## Saved entries:
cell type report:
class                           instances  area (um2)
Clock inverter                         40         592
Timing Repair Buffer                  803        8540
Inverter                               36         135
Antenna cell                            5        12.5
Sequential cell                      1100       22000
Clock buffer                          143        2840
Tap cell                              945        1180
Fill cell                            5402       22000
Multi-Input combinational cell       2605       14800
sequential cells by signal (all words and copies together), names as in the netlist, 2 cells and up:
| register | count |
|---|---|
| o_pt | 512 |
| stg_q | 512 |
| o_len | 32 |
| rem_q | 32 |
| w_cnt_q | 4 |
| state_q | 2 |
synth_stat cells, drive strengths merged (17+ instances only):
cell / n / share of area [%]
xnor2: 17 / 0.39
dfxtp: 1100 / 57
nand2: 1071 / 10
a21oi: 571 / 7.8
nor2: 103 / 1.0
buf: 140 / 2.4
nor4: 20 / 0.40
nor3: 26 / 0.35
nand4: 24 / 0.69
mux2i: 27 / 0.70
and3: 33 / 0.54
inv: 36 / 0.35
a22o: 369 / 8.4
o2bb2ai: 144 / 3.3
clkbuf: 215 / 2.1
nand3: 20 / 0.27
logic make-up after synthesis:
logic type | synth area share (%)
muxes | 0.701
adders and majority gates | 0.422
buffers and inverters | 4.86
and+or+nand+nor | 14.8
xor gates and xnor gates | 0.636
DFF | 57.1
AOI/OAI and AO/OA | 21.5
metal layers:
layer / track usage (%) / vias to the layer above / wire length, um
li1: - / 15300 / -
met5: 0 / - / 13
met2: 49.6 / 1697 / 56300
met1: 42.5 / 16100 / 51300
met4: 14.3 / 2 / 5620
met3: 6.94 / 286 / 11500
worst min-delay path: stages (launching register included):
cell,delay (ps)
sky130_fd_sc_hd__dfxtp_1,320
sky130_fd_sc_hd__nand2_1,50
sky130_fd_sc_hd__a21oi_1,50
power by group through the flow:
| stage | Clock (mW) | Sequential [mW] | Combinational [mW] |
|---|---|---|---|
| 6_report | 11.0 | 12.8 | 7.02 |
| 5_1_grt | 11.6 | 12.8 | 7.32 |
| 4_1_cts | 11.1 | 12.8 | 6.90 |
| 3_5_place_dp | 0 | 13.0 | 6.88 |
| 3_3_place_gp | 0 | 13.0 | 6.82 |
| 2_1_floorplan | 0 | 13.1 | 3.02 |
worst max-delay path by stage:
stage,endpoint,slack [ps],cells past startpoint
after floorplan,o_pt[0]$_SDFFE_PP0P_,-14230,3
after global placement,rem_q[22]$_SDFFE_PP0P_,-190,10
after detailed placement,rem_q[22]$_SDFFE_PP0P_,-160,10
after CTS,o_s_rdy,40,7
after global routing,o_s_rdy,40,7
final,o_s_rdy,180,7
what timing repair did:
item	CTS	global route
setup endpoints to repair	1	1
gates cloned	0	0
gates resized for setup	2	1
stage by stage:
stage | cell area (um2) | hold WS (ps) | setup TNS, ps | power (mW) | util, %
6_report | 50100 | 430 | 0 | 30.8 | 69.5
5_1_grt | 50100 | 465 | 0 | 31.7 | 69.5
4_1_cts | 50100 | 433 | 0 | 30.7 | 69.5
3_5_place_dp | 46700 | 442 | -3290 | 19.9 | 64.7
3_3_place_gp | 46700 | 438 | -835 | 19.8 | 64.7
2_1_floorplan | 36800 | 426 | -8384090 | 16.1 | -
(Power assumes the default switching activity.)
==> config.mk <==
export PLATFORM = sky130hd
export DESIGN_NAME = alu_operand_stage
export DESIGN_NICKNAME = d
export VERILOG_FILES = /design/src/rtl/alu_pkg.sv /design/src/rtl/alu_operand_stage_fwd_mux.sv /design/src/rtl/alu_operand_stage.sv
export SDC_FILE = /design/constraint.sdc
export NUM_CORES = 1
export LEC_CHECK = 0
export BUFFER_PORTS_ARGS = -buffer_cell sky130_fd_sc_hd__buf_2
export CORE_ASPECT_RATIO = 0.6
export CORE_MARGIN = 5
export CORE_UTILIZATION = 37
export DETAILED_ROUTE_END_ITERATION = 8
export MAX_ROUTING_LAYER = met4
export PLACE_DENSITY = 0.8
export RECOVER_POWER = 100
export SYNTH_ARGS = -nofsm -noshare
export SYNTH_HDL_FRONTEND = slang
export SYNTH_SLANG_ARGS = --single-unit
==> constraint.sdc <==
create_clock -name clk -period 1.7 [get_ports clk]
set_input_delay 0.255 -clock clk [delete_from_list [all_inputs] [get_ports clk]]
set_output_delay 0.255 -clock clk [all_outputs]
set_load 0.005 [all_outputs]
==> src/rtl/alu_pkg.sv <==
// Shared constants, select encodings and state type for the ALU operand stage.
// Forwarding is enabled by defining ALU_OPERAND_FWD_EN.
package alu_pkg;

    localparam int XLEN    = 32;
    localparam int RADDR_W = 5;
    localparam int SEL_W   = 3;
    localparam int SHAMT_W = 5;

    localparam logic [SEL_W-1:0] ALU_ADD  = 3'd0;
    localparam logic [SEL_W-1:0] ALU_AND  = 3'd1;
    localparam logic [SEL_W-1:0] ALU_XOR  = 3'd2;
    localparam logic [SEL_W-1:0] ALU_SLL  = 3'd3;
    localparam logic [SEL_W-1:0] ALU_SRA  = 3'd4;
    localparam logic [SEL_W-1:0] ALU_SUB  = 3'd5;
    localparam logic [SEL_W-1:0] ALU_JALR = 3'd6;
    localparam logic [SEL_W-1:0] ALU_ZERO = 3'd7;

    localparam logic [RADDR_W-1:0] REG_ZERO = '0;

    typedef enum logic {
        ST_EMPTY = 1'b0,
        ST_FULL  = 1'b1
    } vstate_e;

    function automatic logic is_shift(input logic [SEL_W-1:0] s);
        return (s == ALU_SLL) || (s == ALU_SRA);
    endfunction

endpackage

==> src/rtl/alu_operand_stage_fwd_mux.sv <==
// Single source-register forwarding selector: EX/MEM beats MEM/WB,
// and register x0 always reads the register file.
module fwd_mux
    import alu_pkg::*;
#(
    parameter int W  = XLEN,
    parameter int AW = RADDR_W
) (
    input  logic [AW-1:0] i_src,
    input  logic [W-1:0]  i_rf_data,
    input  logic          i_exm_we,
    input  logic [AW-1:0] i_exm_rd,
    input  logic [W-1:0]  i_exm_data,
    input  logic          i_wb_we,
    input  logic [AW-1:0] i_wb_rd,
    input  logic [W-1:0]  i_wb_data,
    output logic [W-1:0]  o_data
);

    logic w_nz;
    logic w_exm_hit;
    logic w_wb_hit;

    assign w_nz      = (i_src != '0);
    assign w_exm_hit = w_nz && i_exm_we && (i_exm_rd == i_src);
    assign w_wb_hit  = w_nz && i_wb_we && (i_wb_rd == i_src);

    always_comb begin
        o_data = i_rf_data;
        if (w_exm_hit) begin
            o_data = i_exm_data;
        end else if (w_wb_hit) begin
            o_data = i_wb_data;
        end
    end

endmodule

## DESCRIPTION OF THE TASK:
Return all the lines shown above, precisely as they stand.

## SOLUTION TO THIS EXERCISE:
cell type report:
class                           instances  area (um2)
Clock inverter                         40         592
Timing Repair Buffer                  803        8540
Inverter                               36         135
Antenna cell                            5        12.5
Sequential cell                      1100       22000
Clock buffer                          143        2840
Tap cell                              945        1180
Fill cell                            5402       22000
Multi-Input combinational cell       2605       14800
sequential cells by signal (all words and copies together), names as in the netlist, 2 cells and up:
| register | count |
|---|---|
| o_pt | 512 |
| stg_q | 512 |
| o_len | 32 |
| rem_q | 32 |
| w_cnt_q | 4 |
| state_q | 2 |
synth_stat cells, drive strengths merged (17+ instances only):
cell / n / share of area [%]
xnor2: 17 / 0.39
dfxtp: 1100 / 57
nand2: 1071 / 10
a21oi: 571 / 7.8
nor2: 103 / 1.0
buf: 140 / 2.4
nor4: 20 / 0.40
nor3: 26 / 0.35
nand4: 24 / 0.69
mux2i: 27 / 0.70
and3: 33 / 0.54
inv: 36 / 0.35
a22o: 369 / 8.4
o2bb2ai: 144 / 3.3
clkbuf: 215 / 2.1
nand3: 20 / 0.27
logic make-up after synthesis:
logic type | synth area share (%)
muxes | 0.701
adders and majority gates | 0.422
buffers and inverters | 4.86
and+or+nand+nor | 14.8
xor gates and xnor gates | 0.636
DFF | 57.1
AOI/OAI and AO/OA | 21.5
metal layers:
layer / track usage (%) / vias to the layer above / wire length, um
li1: - / 15300 / -
met5: 0 / - / 13
met2: 49.6 / 1697 / 56300
met1: 42.5 / 16100 / 51300
met4: 14.3 / 2 / 5620
met3: 6.94 / 286 / 11500
worst min-delay path: stages (launching register included):
cell,delay (ps)
sky130_fd_sc_hd__dfxtp_1,320
sky130_fd_sc_hd__nand2_1,50
sky130_fd_sc_hd__a21oi_1,50
power by group through the flow:
| stage | Clock (mW) | Sequential [mW] | Combinational [mW] |
|---|---|---|---|
| 6_report | 11.0 | 12.8 | 7.02 |
| 5_1_grt | 11.6 | 12.8 | 7.32 |
| 4_1_cts | 11.1 | 12.8 | 6.90 |
| 3_5_place_dp | 0 | 13.0 | 6.88 |
| 3_3_place_gp | 0 | 13.0 | 6.82 |
| 2_1_floorplan | 0 | 13.1 | 3.02 |
worst max-delay path by stage:
stage,endpoint,slack [ps],cells past startpoint
after floorplan,o_pt[0]$_SDFFE_PP0P_,-14230,3
after global placement,rem_q[22]$_SDFFE_PP0P_,-190,10
after detailed placement,rem_q[22]$_SDFFE_PP0P_,-160,10
after CTS,o_s_rdy,40,7
after global routing,o_s_rdy,40,7
final,o_s_rdy,180,7
what timing repair did:
item	CTS	global route
setup endpoints to repair	1	1
gates cloned	0	0
gates resized for setup	2	1
stage by stage:
stage | cell area (um2) | hold WS (ps) | setup TNS, ps | power (mW) | util, %
6_report | 50100 | 430 | 0 | 30.8 | 69.5
5_1_grt | 50100 | 465 | 0 | 31.7 | 69.5
4_1_cts | 50100 | 433 | 0 | 30.7 | 69.5
3_5_place_dp | 46700 | 442 | -3290 | 19.9 | 64.7
3_3_place_gp | 46700 | 438 | -835 | 19.8 | 64.7
2_1_floorplan | 36800 | 426 | -8384090 | 16.1 | -
(Power assumes the default switching activity.)
==> config.mk <==
export PLATFORM = sky130hd
export DESIGN_NAME = alu_operand_stage
export DESIGN_NICKNAME = d
export VERILOG_FILES = /design/src/rtl/alu_pkg.sv /design/src/rtl/alu_operand_stage_fwd_mux.sv /design/src/rtl/alu_operand_stage.sv
export SDC_FILE = /design/constraint.sdc
export NUM_CORES = 1
export LEC_CHECK = 0
export BUFFER_PORTS_ARGS = -buffer_cell sky130_fd_sc_hd__buf_2
export CORE_ASPECT_RATIO = 0.6
export CORE_MARGIN = 5
export CORE_UTILIZATION = 37
export DETAILED_ROUTE_END_ITERATION = 8
export MAX_ROUTING_LAYER = met4
export PLACE_DENSITY = 0.8
export RECOVER_POWER = 100
export SYNTH_ARGS = -nofsm -noshare
export SYNTH_HDL_FRONTEND = slang
export SYNTH_SLANG_ARGS = --single-unit
==> constraint.sdc <==
create_clock -name clk -period 1.7 [get_ports clk]
set_input_delay 0.255 -clock clk [delete_from_list [all_inputs] [get_ports clk]]
set_output_delay 0.255 -clock clk [all_outputs]
set_load 0.005 [all_outputs]
==> src/rtl/alu_pkg.sv <==
// Shared constants, select encodings and state type for the ALU operand stage.
// Forwarding is enabled by defining ALU_OPERAND_FWD_EN.
package alu_pkg;

    localparam int XLEN    = 32;
    localparam int RADDR_W = 5;
    localparam int SEL_W   = 3;
    localparam int SHAMT_W = 5;

    localparam logic [SEL_W-1:0] ALU_ADD  = 3'd0;
    localparam logic [SEL_W-1:0] ALU_AND  = 3'd1;
    localparam logic [SEL_W-1:0] ALU_XOR  = 3'd2;
    localparam logic [SEL_W-1:0] ALU_SLL  = 3'd3;
    localparam logic [SEL_W-1:0] ALU_SRA  = 3'd4;
    localparam logic [SEL_W-1:0] ALU_SUB  = 3'd5;
    localparam logic [SEL_W-1:0] ALU_JALR = 3'd6;
    localparam logic [SEL_W-1:0] ALU_ZERO = 3'd7;

    localparam logic [RADDR_W-1:0] REG_ZERO = '0;

    typedef enum logic {
        ST_EMPTY = 1'b0,
        ST_FULL  = 1'b1
    } vstate_e;

    function automatic logic is_shift(input logic [SEL_W-1:0] s);
        return (s == ALU_SLL) || (s == ALU_SRA);
    endfunction

endpackage

==> src/rtl/alu_operand_stage_fwd_mux.sv <==
// Single source-register forwarding selector: EX/MEM beats MEM/WB,
// and register x0 always reads the register file.
module fwd_mux
    import alu_pkg::*;
#(
    parameter int W  = XLEN,
    parameter int AW = RADDR_W
) (
    input  logic [AW-1:0] i_src,
    input  logic [W-1:0]  i_rf_data,
    input  logic          i_exm_we,
    input  logic [AW-1:0] i_exm_rd,
    input  logic [W-1:0]  i_exm_data,
    input  logic          i_wb_we,
    input  logic [AW-1:0] i_wb_rd,
    input  logic [W-1:0]  i_wb_data,
    output logic [W-1:0]  o_data
);

    logic w_nz;
    logic w_exm_hit;
    logic w_wb_hit;

    assign w_nz      = (i_src != '0);
    assign w_exm_hit = w_nz && i_exm_we && (i_exm_rd == i_src);
    assign w_wb_hit  = w_nz && i_wb_we && (i_wb_rd == i_src);

    always_comb begin
        o_data = i_rf_data;
        if (w_exm_hit) begin
            o_data = i_exm_data;
        end else if (w_wb_hit) begin
            o_data = i_wb_data;
        end
    end

endmodule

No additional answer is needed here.